- _WHAT TO DO_
Repeat the stretch of entries below from the line with "bits_q, bits_d, top;" through the line with "3'd4: bits_d = step_index_i[5:4];". Include both ends and add nothing.
[[ INPUT, beginning ]]
This is an optimization exercise on Yosys and OpenROAD, whose aim is small area, a short achievable clock period and few clock cycles per item, not a production implementation.
At most, simulation tests tie the RTL to the original design; equivalence was not proved.
Power is estimated from default activity; no workload was simulated.

==> flow/design.v (excerpt) <==
module led_chain_chase_encoder_unit (
  input  logic                          clk_i,
  input  logic                          rst_ni,
  input  logic                          psel,
  input  logic                          penable,
  input  logic                          pwrite,
  input  logic [lcce_pkg::ADDR_W-1:0]   paddr,
  input  logic [lcce_pkg::DATA_W-1:0]   pwdata,
  output logic [lcce_pkg::DATA_W-1:0]   prdata,
  output logic                          pready,
  input  logic                          in_valid_i,
  output logic                          in_stall_o,
  input  logic [lcce_pkg::STEP_W-1:0]   step_index_i,
  input  logic [7:0]                    red_i,
  input  logic [7:0]                    green_i,
  input  logic [7:0]                    blue_i,
  output logic                          out_valid_o,
  input  logic                          out_stall_i,
  output logic [7:0]                    bit7_code_o,
  output logic [7:0]                    bit6_code_o,
  output logic [7:0]                    bit5_code_o,
  output logic [7:0]                    bit4_code_o,
  output logic [7:0]                    bit3_code_o,
  output logic [7:0]                    bit2_code_o,
  output logic [7:0]                    bit1_code_o,
  output logic [7:0]                    bit0_code_o,
  output logic                          reset_slot_o,
  output logic                          last_of_frame_o
);
For scale: about 190 I/O pins, about 19000 sq um of cells after synthesis.
==> module lcce_front, before the edit <==
module lcce_front (
  input  logic                          clk_i,
  input  logic                          rst_ni,
  input  logic [7:0]                    period_i,
  input  logic                          cfg_wr_i,
  input  logic                          in_valid_i,
  input  logic                          take_i,
  input  logic [lcce_pkg::STEP_W-1:0]   step_index_i,
  output logic                          ready_next_o,
  output logic                          lit_o
);
  logic [9:0]  p3_q;
  logic        cfg_ok_q;
  logic [7:0]  rem_q, rem_d, rem_big, rem_top;
  logic [3:0]  cnt_q;
  logic        first_q;
  logic [1:0]  bits_q, bits_d, top;
  logic [9:0]  t;
  logic [10:0] s1, s2, s3;
  logic        clear;
  always_comb begin
    case (cnt_q[2:0])
      3'd0: bits_d = step_index_i[13:12];
      3'd1: bits_d = step_index_i[11:10];
      3'd2: bits_d = step_index_i[9:8];
      3'd3: bits_d = step_index_i[7:6];
      3'd4: bits_d = step_index_i[5:4];
      3'd5: bits_d = step_index_i[3:2];
      default: bits_d = step_index_i[1:0];
    endcase
  end
  assign top = step_index_i[15:14];
  always_comb begin
    rem_top = {6'd0, top};
    if (period_i[7:2] == 6'd0) begin
      case (period_i[1:0])
        2'd1:    rem_top = 8'd0;
        2'd2:    rem_top = {7'd0, top[0]};
        2'd3:    rem_top = (top == 2'd3) ? 8'd0 : {6'd0, top};
        default: rem_top = {6'd0, top};
      endcase
    end
  end
  assign t  = {rem_q, bits_q};
  assign s1 = {1'b0, t} - {3'b000, period_i};
  assign s2 = {1'b0, t} - {2'b00, period_i, 1'b0};
  assign s3 = {1'b0, t} - {1'b0, p3_q};
  always_comb begin
    if (!s3[10])      rem_big = s3[7:0];
    else if (!s2[10]) rem_big = s2[7:0];
    else if (!s1[10]) rem_big = s1[7:0];
    else              rem_big = t[7:0];
  end
  assign rem_d = first_q ? rem_top : rem_big;
  assign clear = !in_valid_i || !cfg_ok_q;
  always_ff @(posedge clk_i or negedge rst_ni) begin
    if (!rst_ni) begin
      cnt_q    <= '0;
      first_q  <= 1'b1;
      cfg_ok_q <= 1'b0;
    end else begin
      cfg_ok_q <= !cfg_wr_i;
      if (clear || take_i) begin
        cnt_q   <= '0;
        first_q <= 1'b1;
      end else if (!cnt_q[3]) begin
        cnt_q   <= cnt_q + 4'd1;
        first_q <= 1'b0;
      end
    end
  end
  always_ff @(posedge clk_i) begin
    if (!cnt_q[3]) begin
      rem_q  <= rem_d;
      bits_q <= bits_d;
    end
  end
  always_ff @(posedge clk_i) begin
    p3_q <= {2'b00, period_i} + {1'b0, period_i, 1'b0};
  end
  assign ready_next_o = in_valid_i && !take_i && cfg_ok_q && (cnt_q[3] || cnt_q[2:1] == 2'b11);
  assign lit_o        = (rem_q == 8'd0);
endmodule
[[ INPUT, end ]]
- _ANSWER SECTION_
  logic [1:0]  bits_q, bits_d, top;
  logic [9:0]  t;
  logic [10:0] s1, s2, s3;
  logic        clear;
  always_comb begin
    case (cnt_q[2:0])
      3'd0: bits_d = step_index_i[13:12];
      3'd1: bits_d = step_index_i[11:10];
      3'd2: bits_d = step_index_i[9:8];
      3'd3: bits_d = step_index_i[7:6];
      3'd4: bits_d = step_index_i[5:4];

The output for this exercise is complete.